Relativistic inverse Compton scattering of photons from the early universe

Electrons at relativistic speeds, diffusing in magnetic fields, cause copious emission at radio frequencies in both clusters of galaxies and radio galaxies through non-thermal radiation emission called synchrotron. However, the total power radiated through this mechanism is ill constrained, as the lower limit of the electron energy distribution, or low–energy cutoffs, for radio emission in galaxy clusters and radio galaxies, have not yet been determined.
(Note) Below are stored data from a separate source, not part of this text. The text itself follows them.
Source: an optimization exercise on an open RTL-to-GDS flow (aim: small area, a short achievable clock period and few clock cycles per item). Production flows keep margins and buffers that such runs may drop.
Function was checked by simulation only, so behaviour that the tests miss may differ from the original.
Power and IR drop assume default switching activity.

== red ==
Design peer_retry_backoff_scheduler_top, start of the top module:
module peer_retry_backoff_scheduler_top (
  input  logic         clk,
  input  logic         rst,
  input  logic         s_tvalid,
  output logic         s_tready,
  input  logic [95:0]  s_tdata,
  input  logic [1:0]   s_tuser,
  output logic         m_tvalid,
  input  logic         m_tready,
  output logic [63:0]  m_tdata,
  output logic [1:0]   m_tuser,
  output logic         m_tlast,
  input  logic         cfg_valid,
  output logic         cfg_ready,
  input  logic [1:0]   cfg_index,
  input  logic [15:0]  cfg_data
);
  localparam int N = 8;
  logic [3:0]  retry_limit;
  logic [9:0]  backoff_base;
  logic [15:0] backoff_cap;
  logic [N-1:0] used, armed;
  logic [47:0]  mac [N];
  logic [7:0]   len [N];
  logic [3:0]   rem [N];
  logic [31:0]  due [N];
  logic         iv;
  logic [1:0]   iop;
  logic [47:0]  imac;
  logic [7:0]   ilen;
  logic         izero, ilong, iok;
  logic [31:0]  inow;
  logic [N-1:0] imatch;    
  logic         iprev;     
  logic         ialloc;    
  logic [N-1:0] drain;
  logic         pv;
  logic [N-1:0] psel;
  logic [3:0]   prem;      
  logic [31:0]  pnow;
  logic         ov;
  logic [1:0]   okind, oerr;
  logic [2:0]   oidx;
  logic [47:0]  omac;
  logic [7:0]   olen;
  logic         olast;
  assign cfg_ready = 1'b1;
  assign m_tvalid  = ov;
  assign m_tdata   = {3'b000, olen, omac, oidx, oerr};
  assign m_tuser   = okind;
  assign m_tlast   = olast;
  wire drain_busy = |drain;
  wire out_free   = !ov || m_tready;
  wire is_send = iv && iop == 2'd0;
  wire is_comp = iv && iop == 2'd1;
  wire is_tick = iv && iop == 2'd2;
  wire run_pre  = !drain_busy && !(is_tick && pv);
  ...
For scale: roughly 1000 flip-flops, about 190 I/O pins, roughly 51000 um2 of cells after synthesis.
Settings: LEC_CHECK=0, CAP_MARGIN=20, CORE_MARGIN=2, CORE_UTILIZATION=40, CTS_BUF_LIST=sky130_fd_sc_hd__clkbuf_4 sky130_fd_sc_hd__clkbuf_8, SETUP_SLACK_MARGIN=5, SLEW_MARGIN=20; clock period 10.0 ns.
run.sh (not shown) runs the stock make flow with config.mk's settings and CLKGATE_MAP_FILE= SYNTH_SCRIPT=/design/flow/synth_recipe.tcl, a recipe that flattens the netlist after the stock synthesis.
red completed; timing, DRC and antenna clean
Testbench counts of red, summed over its fixed seeds: cycles 10,336, items 8,000.
Input changes introduced in blue (baseline for comparison: red):
Settings: CTS_CLUSTER_SIZE newly set to 20; CTS_BUF_LIST removed (was sky130_fd_sc_hd__clkbuf_4 sky130_fd_sc_hd__clkbuf_8); CTS_CLUSTER_DIAMETER newly set to 60.
==> flow/flow/run.sh (new file) <==
#!/bin/bash
set -euo pipefail
sed 's/SETUP_SLACK_MARGIN=[0-9.]*/SETUP_SLACK_MARGIN=5.5/' standard.sh > standard_margin.sh
grep -q 'SETUP_SLACK_MARGIN=5.5' standard_margin.sh
bash standard_margin.sh > layout.log 2>&1
==> flow/standard.sh (new file) <==
#!/bin/bash
# synth_recipe.tcl (not shown) runs the flow's synth.tcl, then flattens the netlist and writes it again
# the make line also repeats each setting of config.mk as NAME=value (left out here)
make -C /OpenROAD-flow-scripts/flow DESIGN_CONFIG=/design/flow/config.mk WORK_HOME=/design/flow/orfs CLKGATE_MAP_FILE= SYNTH_SCRIPT=/design/flow/synth_recipe.tcl "${@:-finish}"
removed: flow/run.sh
Results
- Delta(buffer share of cell area, blue - red) > 0
- Comparing blue against red, there is no change at all in DRC violation count after routing.
- What red reported for maximum frequency has to be multiplied by 1.06 to get the figure for blue.
- red -> blue: placed instance count flat
- red has lower peak ir drop on the vdd network than blue.
- Max sequential share of layout area across blue and red: red
- Diff red -> blue: area fraction of clock buffers and clock inverters decreased 0.25 points, sum of routed wire length over all layers increased about 3%.
- Relative to red, the via count of blue is higher by about 1.1%.
- Summary — number of clock buffers in the layout, blue relative to red: lower, by 60%.
## Diff of input files: green against blue
Settings: CTS_CLUSTER_DIAMETER: 60 -> 80; CTS_CLUSTER_SIZE: 20 -> 30.
==> flow/run.sh (new file) <==
#!/bin/bash
# synth_recipe.tcl (not shown) runs the flow's synth.tcl, then flattens the netlist and writes it again
# the make line also repeats each setting of config.mk as NAME=value (left out here)
make -C /OpenROAD-flow-scripts/flow DESIGN_CONFIG=/design/flow/config.mk WORK_HOME=/design/flow/orfs CLKGATE_MAP_FILE= SYNTH_SCRIPT=/design/flow/synth_recipe.tcl finish
removed: flow/flow/run.sh
removed: flow/standard.sh
### Flow results
From blue to green the numbers moved as follows: wire length per cell lost about 1.4%, number of enable-type register cells in the synthesized netlist shows no meaningful change, pin count of the biggest net entering global routing up 5, share of power burned in the clock network down 8.6 points, post-placement cell count barely changed. Overall power of the completed layout for green: 14% down relative to blue. Changes observed in green relative to blue: peak supply drop now sits lower, length of routed met2 wiring now sits lower. Looking only at worst slack at placement, and setting everything else aside, the lower value of green and blue goes to blue. Across both runs, post-CTS clock slew at the launch and capture registers of the worst setup and hold paths was higher for green than for blue. Setup slack in green is smaller than in blue.
## Diff of input files: orange against green
Settings: clearing CTS_CLUSTER_DIAMETER, which used to be 80; clearing CTS_CLUSTER_SIZE, which used to be 30; putting TNS_END_PERCENT at 30 where nothing was set.
==> flow/flow/run.sh (new file) <==
#!/bin/bash
set -euo pipefail
sed 's/SETUP_SLACK_MARGIN=[0-9.]*/SETUP_SLACK_MARGIN=5.8/' standard.sh > standard_margin.sh
grep -q 'SETUP_SLACK_MARGIN=5.8' standard_margin.sh
bash standard_margin.sh > layout.log 2>&1
==> flow/standard.sh (new file) <==
#!/bin/bash
# synth_recipe.tcl (not shown) runs the flow's synth.tcl, then flattens the netlist and writes it again
# the make line also repeats each setting of config.mk as NAME=value (left out here)
make -C /OpenROAD-flow-scripts/flow DESIGN_CONFIG=/design/flow/config.mk WORK_HOME=/design/flow/orfs CLKGATE_MAP_FILE= SYNTH_SCRIPT=/design/flow/synth_recipe.tcl "${@:-finish}"
removed: flow/run.sh
Notes after the runs:
Diff green -> orange: fmax went up, final core area utilization went up, count of clock buffers in the final design saw an increase, sequential power held, worst slew margin relative to its limit saw an increase. From green to orange the numbers moved as follows: switching share of power went down 1.7 points; multi-input combinational cell count has remained practically unchanged. Compared with green, routed wire length per instance in orange increased slightly. Diff green -> orange | final area | up by a little under 10%. In the flow results for orange and green, the data required time of the worst path is smaller on orange.

Starting RTL as in the previous note.
## peer_retry_backoff_scheduler_top
module peer_retry_backoff_scheduler_top (
  input  logic         clk,
  input  logic         rst,
  input  logic         s_tvalid,
  output logic         s_tready,
  input  logic [95:0]  s_tdata,
  input  logic [1:0]   s_tuser,
  output logic         m_tvalid,
  input  logic         m_tready,
  output logic [63:0]  m_tdata,
  output logic [1:0]   m_tuser,
  output logic         m_tlast,
  input  logic         cfg_valid,
  output logic         cfg_ready,
  input  logic [1:0]   cfg_index,
  input  logic [15:0]  cfg_data
);
  localparam int N = 8;
  logic [3:0]  retry_limit;
  logic [9:0]  backoff_base;
  logic [15:0] backoff_cap;
  logic [N-1:0] used, armed;
  logic [47:0]  mac [N];
  logic [7:0]   len [N];
  logic [3:0]   rem [N];
  logic [31:0]  due [N];
  logic         iv;
  logic [1:0]   iop;
  logic [47:0]  imac;
  logic [7:0]   ilen;
  logic         izero, ilong, iok;
  logic [31:0]  inow;
  logic [N-1:0] imatch;    
  logic         iprev;     
  logic         ialloc;    
  logic [N-1:0] drain;
  logic         pv;
  logic [N-1:0] psel;
  logic [3:0]   prem;      
  logic [31:0]  pnow;
  logic         ov;
  logic [1:0]   okind, oerr;
  logic [2:0]   oidx;
  logic [47:0]  omac;
  logic [7:0]   olen;
  logic         olast;
  assign cfg_ready = 1'b1;
  assign m_tvalid  = ov;
  assign m_tdata   = {3'b000, olen, omac, oidx, oerr};
  assign m_tuser   = okind;
  assign m_tlast   = olast;
  wire drain_busy = |drain;
  wire out_free   = !ov || m_tready;
  wire is_send = iv && iop == 2'd0;
  wire is_comp = iv && iop == 2'd1;
  wire is_tick = iv && iop == 2'd2;
  wire run_pre  = !drain_busy && !(is_tick && pv);
  wire need_out = is_send || is_tick;
  wire run      = iv && run_pre && (!need_out || out_free);
  logic rdy_a, rdy_b;
  assign s_tready = rdy_a || (rdy_b && m_tready);
  wire take = s_tready && s_tvalid;
  logic [24:0] base_l;
  wire        pcap = prem > retry_limit;
  wire [24:0] bv   = base_l >> prem;
  logic       cap_ge_bv;
  prbs_ge #(16) u_ovf (.a(backoff_cap), .b(bv[15:0]), .ge(cap_ge_bv));
  wire use_cap = pcap || (|bv[24:16]) || !cap_ge_bv;
  logic [15:0] nd_b, nd_c, pnow_inc;
  logic        nd_bc, nd_cc;
  prbs_add #(16) u_nd_b   (.a(pnow[15:0]), .b(bv[15:0]),    .ci(1'b0), .s(nd_b), .co(nd_bc));
  ...
export LEC_CHECK = 0
export CAP_MARGIN = 20
export CORE_MARGIN = 2
export CORE_UTILIZATION = 40
export CTS_CLUSTER_DIAMETER = 60
export CTS_CLUSTER_SIZE = 20
export SETUP_SLACK_MARGIN = 5
export SLEW_MARGIN = 20
create_clock -name core_clock -period 10.0 [get_ports {clk}]
standard.sh (not shown) runs the stock make flow with config.mk's settings and CLKGATE_MAP_FILE= SYNTH_SCRIPT=/design/flow/synth_recipe.tcl, a recipe that flattens the netlist after the stock synthesis.
==> flow/flow/run.sh <==
#!/bin/bash
set -euo pipefail
sed 's/SETUP_SLACK_MARGIN=[0-9.]*/SETUP_SLACK_MARGIN=5.6/' standard.sh > standard_margin.sh
grep -q 'SETUP_SLACK_MARGIN=5.6' standard_margin.sh
bash standard_margin.sh > layout.log 2>&1
Testbench counts at the start, summed over its fixed seeds: cycles 10,336, items 8,000.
This lower limit, parametrized by the lower limit of the electron momentum – p(min) – is critical for estimating the total energetics of non-thermal electrons produced by cluster mergers or injected by radio galaxy jets, which impacts the formation of large–scale structure in the universe, as well as the evolution of local structures inside galaxy clusters. The total pressure due to the relativistic, non–thermal population of electrons can be measured using the Sunyaev-Zel’dovich Effect, and is critically dependent on p(min), making the measurement of this non–thermal pressure a promising technique to estimate the electron low–energy cutoff. We present here the first unambiguous detection of this Sunyaev-Zel’dovich Effect for a non–thermal population of electrons in a radio galaxy jet/lobe, located at a significant distance away from the center of the Bullet cluster of galaxies.